Chateau Angludet is wine estate located in the in the Margaux wine-growing appellation, in the commune of Cantenac on the left bank of the Gironde some 30 kms to the north-west of Bordeaux.
There have been vineyards at the site of Chateau since the beginning of the 17th Century. Angludet was split four ways in 1791 on the death of then owner Pierre Lagras and therefore did not feature in the 1855 Bordeaux Classification. The estate was consolidated into a single unit of 130 hectares, 55 under vine, by Jules Jadouin in 1891. In 1932, Château d’Angludet was one of six châteaux to be promoted to the rank of Cru Bourgeois Exceptionnel. Through the 1900s the estate had varied fortunes and was bought by Diana and Peter Sichel in 1961. Maison Sichel is one of the most famous Bordeaux négociants and has been trading since 1883. Most recently, in 2003, the estate was classified as a Cru Bourgeois Supérieur, a classification which has been inactive since 2007.
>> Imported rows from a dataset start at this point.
<file path="config.mk">
export PLATFORM = sky130hd
export DESIGN_NAME = freq_bcd_accum
export DESIGN_NICKNAME = d
export VERILOG_FILES = /design/src/rtl/freq_ctr_pkg.sv /design/src/rtl/freq_bcd_accum_decade.sv /design/src/rtl/freq_bcd_accum.sv
export SDC_FILE = /design/constraint.sdc
export NUM_CORES = 1
export LEC_CHECK = 0
export ABC_AREA = 1
export CAP_MARGIN = 10
export CORE_MARGIN = 5
export CORE_UTILIZATION = 51
export CTS_BUF_LIST = sky130_fd_sc_hd__clkbuf_16
export DETAILED_ROUTE_END_ITERATION = 7
export PLACE_DENSITY = 0.68
export SLEW_MARGIN = 10
export SYNTH_ARGS = -nofsm -noshare
export SYNTH_HDL_FRONTEND = slang
export SYNTH_SLANG_ARGS = --single-unit
</file>
<file path="constraint.sdc">
create_clock -name fpga_clk -period 3.3 [get_ports fpga_clk]
set_input_delay 0.66 -clock fpga_clk [delete_from_list [all_inputs] [get_ports fpga_clk]]
set_output_delay 0.66 -clock fpga_clk [all_outputs]
set_load 0.1 [all_outputs]
</file>
<file path="src/rtl/freq_ctr_pkg.sv">
// Shared types and constants for the frequency-counter BCD datapath.
// Imported by bcd_decade and freq_bcd_accum.
package freq_ctr_pkg;

  localparam int NUM_DIGITS_DEF = 8;

  typedef logic [3:0] bcd_digit_t;

  localparam bcd_digit_t BCD_MAX    = 4'd9;
  localparam bcd_digit_t BLANK_CODE = 4'hF;

  // Decimal successor of one decade: 9 rolls back to 0.
  function automatic bcd_digit_t bcd_inc(input bcd_digit_t d);
    return (d == BCD_MAX) ? 4'd0 : d + 4'd1;
  endfunction

endpackage

</file>
<file path="src/rtl/freq_bcd_accum_decade.sv">
// One BCD decade of the running count: steps on en_in, clears on clr,
// and passes the enable onward when it is about to roll over.
module bcd_decade
  import freq_ctr_pkg::*;
(
  input  logic       fpga_clk,
  input  logic       nreset,
  input  logic       en_in,
  input  logic       clr,
  output logic [3:0] digit,
  output logic       en_out
);

  bcd_digit_t digit_q;
  bcd_digit_t digit_d;

  // Clear wins over a same-cycle enable, so a pulse arriving with reset_ctr is dropped.
  // NOTE: every combinational output gets a default first so no path leaves it unassigned (no latch).
  always_comb begin
    digit_d = digit_q;
    if (clr) begin
      digit_d = '0;
    end else if (en_in) begin
      digit_d = bcd_inc(digit_q);
    end
  end

  // NOTE: sequential state uses non-blocking assignments so all flops update together at the edge.
  always_ff @(posedge fpga_clk or negedge nreset) begin
    if (!nreset) begin
      digit_q <= '0;
    end else begin
      digit_q <= digit_d;
    end
  end

  assign digit  = digit_q;
  assign en_out = en_in && (digit_q == BCD_MAX);

endmodule

</file>
<file path="src/rtl/freq_bcd_accum.sv">
// 8-decade BCD event accumulator with gate-end capture, leading-zero blanking
// and digit readout. Define BCD_SATURATE_EN to hold at 99999999 instead of wrapping.
module freq_bcd_accum
  import freq_ctr_pkg::*;
#(
  parameter int         NUM_DIGITS = NUM_DIGITS_DEF,
  parameter logic [3:0] BLANK_CODE = freq_ctr_pkg::BLANK_CODE,
  localparam int        SEL_W      = (NUM_DIGITS > 1) ? $clog2(NUM_DIGITS) : 1
) (
  input  logic             fpga_clk,
  input  logic             nreset,
  input  logic             clk_enable,
  input  logic             latchit,
  input  logic             reset_ctr,
  input  logic [SEL_W-1:0] digit_select,
  output logic [3:0]       digit_muxed,
  output logic             carry_out
);

  localparam logic [NUM_DIGITS-1:0] BLANK_RST = ~NUM_DIGITS'(1);

  logic [NUM_DIGITS-1:0][3:0] run_digits;
  logic [NUM_DIGITS:0]        en_chain;
  logic                       inc_en;
  logic                       carry_d;
  logic                       carry_q;

  logic [NUM_DIGITS-1:0][3:0] latch_q;
  logic [NUM_DIGITS-1:0]      blank_q;
  logic [NUM_DIGITS-1:0]      blank_d;

  assign en_chain[0] = inc_en;

  for (genvar k = 0; k < NUM_DIGITS; k++) begin : g_dec
    bcd_decade u_dec (
      .fpga_clk (fpga_clk),
      .nreset   (nreset),
      .en_in    (en_chain[k]),
      .clr      (reset_ctr),
      .digit    (run_digits[k]),
      .en_out   (en_chain[k+1])
    );
  end

`ifdef BCD_SATURATE_EN
  logic all_nine;
  logic ovf_q;
  logic ovf_d;

  always_comb begin
    all_nine = 1'b1;
    for (int k = 0; k < NUM_DIGITS; k++) begin
      all_nine = all_nine && (run_digits[k] == BCD_MAX);
    end
  end

  // Increments stop at full scale; the first refused pulse flags over-range once.
  assign inc_en = clk_enable && !all_nine;

  always_comb begin
    ovf_d   = ovf_q;
    carry_d = 1'b0;
    if (reset_ctr) begin
      ovf_d = 1'b0;
    end else if (clk_enable && all_nine && !ovf_q) begin
      ovf_d   = 1'b1;
      carry_d = 1'b1;
    end
  end

  always_ff @(posedge fpga_clk or negedge nreset) begin
    if (!nreset) begin
      ovf_q <= 1'b0;
    end else begin
      ovf_q <= ovf_d;
    end
  end
`else
  assign inc_en  = clk_enable;
  // Enable rippling out of the top decade means 99999999 just rolled to zero.
  assign carry_d = en_chain[NUM_DIGITS] && !reset_ctr;
`endif

  // Digit k (k >= 1) is a leading zero when it and every higher decade are zero.
  always_comb begin
    logic zero_above;
    zero_above = 1'b1;
    blank_d    = '0;
    for (int k = NUM_DIGITS - 1; k >= 1; k--) begin
      zero_above = zero_above && (run_digits[k] == 4'd0);
      blank_d[k] = zero_above;
    end
  end

  // NOTE: the display latch is a small register array, not a RAM, so it is reset with the rest of the state.
  always_ff @(posedge fpga_clk or negedge nreset) begin
    if (!nreset) begin
      latch_q <= '0;
      blank_q <= BLANK_RST;
      carry_q <= 1'b0;
    end else begin
      carry_q <= carry_d;
      if (latchit) begin
        latch_q <= run_digits;
        blank_q <= blank_d;
      end
    end
  end

  assign carry_out = carry_q;

  always_comb begin
    digit_muxed = BLANK_CODE;
    if (int'({1'b0, digit_select}) < NUM_DIGITS && !blank_q[digit_select]) begin
      digit_muxed = latch_q[digit_select];
    end
  end

endmodule
</file>
* After elaboration in Yosys (flattened, before gate mapping)
Cells that the tools add are included.
Widths: inputs -> output; s select.
** Cells by class
- Reduce and logical (&&, ||, !) cells :: 31
- Eq/ne operators :: 8
- $add $sub $neg :: 8
- Multiplexer cells :: 29
- Order comparisons :: 1
** Operator list (number)
- $mux 4 :: 26
- $add 4x1->4 const B :: 8
- $eq 4x4->1 const B :: 8
- $logic_not 4->1 :: 7
- $reduce_bool 2->1 :: 8
- $logic_and 1x1->1 :: 15
- $bmux 4 s3 :: 1
- $lt 3x4->1 const B :: 1
- $bmux 1 s3 :: 1
- $logic_not 1->1 :: 1
- $mux 1 :: 1
** Storage, ports and cells
- Register bits after elaboration :: 72
- Input bits :: 8

* Depth between registers and ports, before layout
- Word-level depth :: 10
- Mapped depth :: 10

* By module
A second synthesis with hierarchy kept.
** Second synthesis, totals
- Cells, all modules :: 578
- Area total of the unflattened synthesis :: 4124.0 sq um
** By module, submodules not included
- bcd_decade :: cells an instance 40, area each 265.3 sq um, seq. area each 100.1 sq um, times used 8
- freq_bcd_accum :: cells an instance 258, area each 2001.9 sq um, seq. area each 1009.7 sq um, times used 1

* Worst setup path before layout
OpenSTA, ideal clock, no wires.
- Path type :: in2out
- From :: in digit_select[1]
- To :: out digit_muxed[0]
- Stages :: 7
- Slack :: 567 ps
- Buffers on the path :: 2
- Data arrival time :: 2073 ps
- Path through :: buf_2 inv_1 buf_4 o21ai_0 o211ai_1 nand2_1 nand3_1
** On the way
- Longest elaborated chain between the ends :: 3
** Ends and longest elaborated chain
- start, declared :: RTL line freq_bcd_accum.sv:15 : input logic [SEL_W-1:0] digit_select,
- $bmux 4 s3 or $bmux 1 s3 (tied branches) :: RTL line freq_bcd_accum.sv:115, freq_bcd_accum.sv:114
- $mux 4 (implied by the code) or $mux 1 (tied branches) :: RTL line freq_bcd_accum.sv:115, freq_bcd_accum.sv:114
- $mux 4 * :: RTL line freq_bcd_accum.sv:114 : if (int'({1'b0, digit_select}) < NUM_DIGITS && !blank_q[digit_select]) begin
- end, declared :: RTL line freq_bcd_accum.sv:16 : output logic [3:0] digit_muxed,
Every way passes the cells marked *; elsewhere a longest branch is shown, timed or not. The select of a mux whose other input is x is not followed.

* Final worst setup path
- From :: in digit_select[1]
- To :: out digit_muxed[1]
Same word-level chain as after synthesis.

==> results_dict.tcl <==
set metrics [dict create \
    yosysTopAreaCellShare 0.4179 \
    synth_edf_count 0 \
    core_um2 7331 \
    tns_ns 0 \
    postCtsSetupRepairBufs 0 \
    synth_area_um2 3892 \
    layout_common_cells "nand2_1 (104), dfrtp_1 (65), inv_1 (61)" \
    p_per_area_nw_per_um2 523.1 \
    synth.avg_cell_area_um2 8.264 \
    antenna_cells 0 \
    netlist_instances 471 \
    hpwl_um 6112 \
    fin_util 0.5989 \
    grt_util_all_layers 0.1868 \
    cts_tree "built" \
    gr-total-overflow 0 \
    fin_area_um2 4390 \
    synth_cell_types 33 \
    clk_pin_slew_worst_paths_ns 0.06 \
    finalCritPeriodShare 0.8545 \
    fp.dieH_um 97.37 \
    cts_resized 0 \
    cts_sinks 72 \
    place_area_um2 4124 \
    synthesis.nets 496 \
    first_pass_iters 4 \
    path_class "in -> out" \
    critical_path.max_fanout 12 \
    cap_violations 0 \
    rsz0062_at_grt "false" \
    cts.path.max_buffers 2 \
    cp.arrival_ns 2.16 \
    ys.flop_type "dfrtp_1" \
    fin_nets 508 \
    start_util 0.5310 \
    drive_gt1_frac 0.1148 \
    cts_inserted_buffers 9 \
    cp.required_ns 2.64 \
    fin_crit_ns 2.820 \
    ir_worst_vdd_v 0.0002980 \
    clk_latency_ns 0.32 \
    yosysTopAreaCell "dfrtp_1" \
    ant_nets 0 \
    setup_violations 0 \
    vias 3114 \
    finalWirelength_um 8401 \
    fin_worst_skew_ns 0.005075 \
    final_common_cell "nand2_1" \
    ioPinCount 13 \
    synth_area_leaders "dfrtp_1 (42%), nand2_1 (10%), o21ai_0 (7.7%)" \
    holdBufCountCts 0 \
    die_width_um 97.37 \
    areaGrowthSynthToFinish_pct 12.79 \
    num_rows 31 \
    antenna_found_initial 0 \
    status "finished, final reports clean" \
    h-tree-depth 3 \
    place.gp.congestion 0.8644 \
    clock-root-buffer "clkbuf_16" \
    drc_errors 0 \
    cp-start-kind "primary input" \
    ys_ff_latch 72 \
    die_area_um2 9480 \
    worst_setup_path_end_kind "output port" \
    nFillCells 642 \
    leakage_nw 2.009 \
    drtIter0Drc 211 \
    wl_per_cell_um 14.31 \
    grt_pass1_wl_um 14540 \
    io_buffers 12 \
    ys_seq_area_frac 0.4651 \
    routed_via_density 5.305 \
    maxSlewHeadroom 0.3857 \
    synthArstFlopShare 1.000 \
    drv_slew 0 \
    max_freq_ghz 0.3546 \
    hold_viol 0 \
    hp-class "in -> async" \
    grt_pass1_vias 3010 \
    worst_pin_slew_ns 0.9204 \
    yosys_warnings 0 \
    grt_max_degree 39 \
]
-- path summary, 6_finish.rpt --
check,from,slack [ns],endpoint,cells after the start
setup / recovery,digit_select[1],0.48,digit_muxed[1],7
hold / removal,nreset,0.32,latch_q[6],1
setup reg to reg,g_dec[1].u_dec.digit[1],1.58,g_dec[6].u_dec.digit[2],9
hold reg to reg,blank_q[1],0.47,blank_q[1],2
max in group asynchronous,nreset,2.15,blank_q[6],2
min in group fpga_clk,blank_q[1],0.47,blank_q[1],2
-- Yosys cell counts, types with 2 or more instances --
cell / n
buf_2: 3
dfstp_2: 7
nor2_4: 3
o21ai_2: 5
o21ai_0: 60
ha_1: 17
nand3b_1: 3
dfrtp_1: 65
inv_1: 60
nand2_2: 2
nand4_4: 2
nand4_2: 2
nor3_1: 2
nand4_1: 18
nor2_1: 27
xor2_1: 8
o21ai_1: 4
nand2_1: 104
clkbuf_1: 10
inv_2: 4
a21oi_1: 22
nand2_4: 3
nand3_1: 25
o22ai_1: 6
-- cell families (layout without fill, tap and decap cells) --
| kind of cell | Yosys count | after routing | share of synthesized area |
|---|---|---|---|
| xor gates and xnor gates | 9 | 9 | 0.02025 |
| AOI/OAI and AO/OA | 99 | 99 | 0.1353 |
| and+or+nand+nor | 194 | 194 | 0.2417 |
| buffers and inverters | 80 | 97 | 0.08293 |
| DFF | 72 | 72 | 0.4651 |
| adders and majority gates | 17 | 17 | 0.05464 |
-- routing by layer --
metal  GRT usage  up-vias  wire (um)
li1            -     1576          -
met1      0.2763     1474       4207
met2      0.2725       56       3813
met3     0.03159        8        292
met4     0.07242        0         89
met5           0        -          0
-- critical path: stages --
cell	delay, ns
clkdlybuf4s50_1	0.42
inv_1	0.29
o21ai_0	0.15
o211ai_1	0.18
nand2_1	0.12
nand3_1	0.14
buf_12	0.19
-- cell type report --
cell class / instances / area [um^2] / share of cell area
Sequential cell: 72 / 1810 / 0.4124
Multi-Input combinational cell: 319 / 1759 / 0.4007
Inverter: 64 / 240.2 / 0.05472
Clock buffer: 9 / 225.2 / 0.05130
Timing Repair Buffer: 17 / 190.2 / 0.04332
Tap cell: 99 / 123.9 / 0.02821
Clock inverter: 7 / 41.29 / 0.009404
-- flip-flops by register name, indices dropped and copies added, names as in the netlist --
name               flops
blank_q                7
carry_out              1
g_dec.u_dec.digit     32
latch_q               32
-- per-stage QoR --
stage	hold slack, ns	setup slack [ns]	power [mW]	instances
CTS	0.3252	0.4925	2.314	587
global placement	0.4645	0.5226	1.432	571
detailed placement	0.4625	0.5014	1.444	571
floorplan	0.3644	0.5668	1.302	471
finish	0.3189	0.4802	2.297	587
global route	0.3709	0.3568	2.404	587
-- where the power goes --
group / internal, mW / total [mW] / switching (mW)
Combinational: 0.124 / 0.382 / 0.258
Sequential: 0.982 / 1.05 / 0.0681
Clock: 0.501 / 0.864 / 0.363
Total: 1.61 / 2.30 / 0.689
No activity file was read; power rests on OpenSTA's default activity.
Today Diana and Peter’s son Benjamin Sichel manages the estate and the vineyards cover some 32 hectares planted with 46% Cabernet Sauvignon, 41% Merlot and 13% Petit Verdot with a vine age of 25 years old. Chateau Angludet is situated on a broad plateau of Garonne gravel deposits which it shares with the neighbouring Grands Crus – Chateaux Cantenac, Palmer, de Tertre and Giscours.
Traditional vinification is carried out in cement vats. Vatting lasts for between 20 and 30 days, depending on the vintage and, after the malolactic fermentation, the wines go into barrel (one-third renewed every year) and remain there for 12 months. The final selection of which wines will go to make the final blend for Château Angludet is made in the following February or March. The process of selection is strict (as only the best wines can be included) and is done by a series of tastings. Once the final blend has been done, the wine is fined with egg whites and very lightly filtered before bottling.
Chateau Angludet 2012 is a blend of 48% Cabernet Sauvignon, 40% Merlot and 12% Petit Verdot.
I notice that in 2008, Chateau Angludet lost a”d”, for many years I have known it as Chateau d’Angludet!